--- EXCERPTED RECORDS ---

==> src/rtl/cond_sequencer.sv <==
// Conditional-execution sequencer: NZCV flags, condition gating and branch flush.
// Optional performance counters are enabled by defining COND_PERF_EN.
module cond_sequencer #(
  parameter int FLUSH_CYCLES = 2
) (
  input  logic             clk,
  input  logic             rst_n,
  cond_sequencer_if.slave  bus
);

  localparam logic [0:0] ST_RUN   = 1'b0;
  localparam logic [0:0] ST_FLUSH = 1'b1;
  localparam logic [3:0] FLUSH_LOAD = 4'(FLUSH_CYCLES);
  localparam bit         FLUSH_EN   = (FLUSH_CYCLES > 0);

  logic [0:0] r_state;
  logic [3:0] r_cnt;
  logic [3:0] r_flags;
  logic       r_outValid;
  logic       r_condEx;
  logic       r_regWrite;
  logic       r_memWrite;
  logic       r_pcSrc;

  logic       w_accept;
  logic       w_condTrue;
  logic       w_exec;
  logic       w_taken;

  assign w_accept = bus.InstValid & ~bus.Hold;

  // Conditions look only at the committed flags, never at this instruction's ALUFlags.
  always_comb begin
    w_condTrue = 1'b1;
    case (bus.Cond)
      2'b00:   w_condTrue = 1'b1;
      2'b01:   w_condTrue = r_flags[2];
      2'b10:   w_condTrue = ~r_flags[2];
      default: w_condTrue = r_flags[3] ^ r_flags[0];
    endcase
  end

  assign w_exec  = w_accept & (r_state == ST_RUN) & w_condTrue;
  assign w_taken = w_exec & bus.BranchIn;

  always_ff @(posedge clk or negedge rst_n) begin
    if (!rst_n) begin
      r_state <= ST_RUN;
      r_cnt   <= 4'd0;
    end else if (!bus.Hold) begin
      if (r_state == ST_RUN) begin
        if (w_taken && FLUSH_EN) begin
          r_state <= ST_FLUSH;
          r_cnt   <= FLUSH_LOAD;
        end
      end else begin
        r_cnt <= r_cnt - 4'd1;
        if (r_cnt <= 4'd1) begin
          r_state <= ST_RUN;
        end
      end
    end
  end

  always_ff @(posedge clk or negedge rst_n) begin
    if (!rst_n) begin
      r_flags <= 4'b0000;
    end else if (w_exec) begin
      if (bus.FlagsWrite[1]) r_flags[3:2] <= bus.ALUFlags[3:2];
      if (bus.FlagsWrite[0]) r_flags[1:0] <= bus.ALUFlags[1:0];
    end
  end

  // Held cycles have no accept, so every registered output falls to 0 on its own.
  always_ff @(posedge clk or negedge rst_n) begin
    if (!rst_n) begin
      r_outValid <= 1'b0;
      r_condEx   <= 1'b0;
      r_regWrite <= 1'b0;
      r_memWrite <= 1'b0;
      r_pcSrc    <= 1'b0;
    end else begin
      r_outValid <= w_accept;
      r_condEx   <= w_exec;
      r_regWrite <= w_exec & bus.RegWriteIn;
      r_memWrite <= w_exec & bus.MemWriteIn;
      r_pcSrc    <= w_taken;
    end
  end

  assign bus.InstReady   = ~bus.Hold;
  assign bus.OutValid    = r_outValid;
  assign bus.CondEx      = r_condEx;
  assign bus.RegWriteOut = r_regWrite;
  assign bus.MemWriteOut = r_memWrite;
  assign bus.PCSrc       = r_pcSrc;
  assign bus.Flags       = r_flags;
  assign bus.Flush       = (r_state == ST_FLUSH);

`ifdef COND_PERF_EN
  logic [15:0] r_squashCount;
  logic [15:0] r_branchCount;

  always_ff @(posedge clk or negedge rst_n) begin
    if (!rst_n) begin
      r_squashCount <= 16'd0;
      r_branchCount <= 16'd0;
    end else begin
      if (w_accept && !w_exec && r_squashCount != 16'hFFFF)
        r_squashCount <= r_squashCount + 16'd1;
      if (w_taken && r_branchCount != 16'hFFFF)
        r_branchCount <= r_branchCount + 16'd1;
    end
  end

  assign bus.SquashCount = r_squashCount;
  assign bus.BranchCount = r_branchCount;
`endif

endmodule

---

Transcribe the full set of records without altering a single character.

==> src/rtl/cond_sequencer.sv <==
// Conditional-execution sequencer: NZCV flags, condition gating and branch flush.
// Optional performance counters are enabled by defining COND_PERF_EN.
module cond_sequencer #(
  parameter int FLUSH_CYCLES = 2
) (
  input  logic             clk,
  input  logic             rst_n,
  cond_sequencer_if.slave  bus
);

  localparam logic [0:0] ST_RUN   = 1'b0;
  localparam logic [0:0] ST_FLUSH = 1'b1;
  localparam logic [3:0] FLUSH_LOAD = 4'(FLUSH_CYCLES);
  localparam bit         FLUSH_EN   = (FLUSH_CYCLES > 0);

  logic [0:0] r_state;
  logic [3:0] r_cnt;
  logic [3:0] r_flags;
  logic       r_outValid;
  logic       r_condEx;
  logic       r_regWrite;
  logic       r_memWrite;
  logic       r_pcSrc;

  logic       w_accept;
  logic       w_condTrue;
  logic       w_exec;
  logic       w_taken;

  assign w_accept = bus.InstValid & ~bus.Hold;

  // Conditions look only at the committed flags, never at this instruction's ALUFlags.
  always_comb begin
    w_condTrue = 1'b1;
    case (bus.Cond)
      2'b00:   w_condTrue = 1'b1;
      2'b01:   w_condTrue = r_flags[2];
      2'b10:   w_condTrue = ~r_flags[2];
      default: w_condTrue = r_flags[3] ^ r_flags[0];
    endcase
  end

  assign w_exec  = w_accept & (r_state == ST_RUN) & w_condTrue;
  assign w_taken = w_exec & bus.BranchIn;

  always_ff @(posedge clk or negedge rst_n) begin
    if (!rst_n) begin
      r_state <= ST_RUN;
      r_cnt   <= 4'd0;
    end else if (!bus.Hold) begin
      if (r_state == ST_RUN) begin
        if (w_taken && FLUSH_EN) begin
          r_state <= ST_FLUSH;
          r_cnt   <= FLUSH_LOAD;
        end
      end else begin
        r_cnt <= r_cnt - 4'd1;
        if (r_cnt <= 4'd1) begin
          r_state <= ST_RUN;
        end
      end
    end
  end

  always_ff @(posedge clk or negedge rst_n) begin
    if (!rst_n) begin
      r_flags <= 4'b0000;
    end else if (w_exec) begin
      if (bus.FlagsWrite[1]) r_flags[3:2] <= bus.ALUFlags[3:2];
      if (bus.FlagsWrite[0]) r_flags[1:0] <= bus.ALUFlags[1:0];
    end
  end

  // Held cycles have no accept, so every registered output falls to 0 on its own.
  always_ff @(posedge clk or negedge rst_n) begin
    if (!rst_n) begin
      r_outValid <= 1'b0;
      r_condEx   <= 1'b0;
      r_regWrite <= 1'b0;
      r_memWrite <= 1'b0;
      r_pcSrc    <= 1'b0;
    end else begin
      r_outValid <= w_accept;
      r_condEx   <= w_exec;
      r_regWrite <= w_exec & bus.RegWriteIn;
      r_memWrite <= w_exec & bus.MemWriteIn;
      r_pcSrc    <= w_taken;
    end
  end

  assign bus.InstReady   = ~bus.Hold;
  assign bus.OutValid    = r_outValid;
  assign bus.CondEx      = r_condEx;
  assign bus.RegWriteOut = r_regWrite;
  assign bus.MemWriteOut = r_memWrite;
  assign bus.PCSrc       = r_pcSrc;
  assign bus.Flags       = r_flags;
  assign bus.Flush       = (r_state == ST_FLUSH);

`ifdef COND_PERF_EN
  logic [15:0] r_squashCount;
  logic [15:0] r_branchCount;

  always_ff @(posedge clk or negedge rst_n) begin
    if (!rst_n) begin
      r_squashCount <= 16'd0;
      r_branchCount <= 16'd0;
    end else begin
      if (w_accept && !w_exec && r_squashCount != 16'hFFFF)
        r_squashCount <= r_squashCount + 16'd1;
      if (w_taken && r_branchCount != 16'hFFFF)
        r_branchCount <= r_branchCount + 16'd1;
    end
  end

  assign bus.SquashCount = r_squashCount;
  assign bus.BranchCount = r_branchCount;
`endif

endmodule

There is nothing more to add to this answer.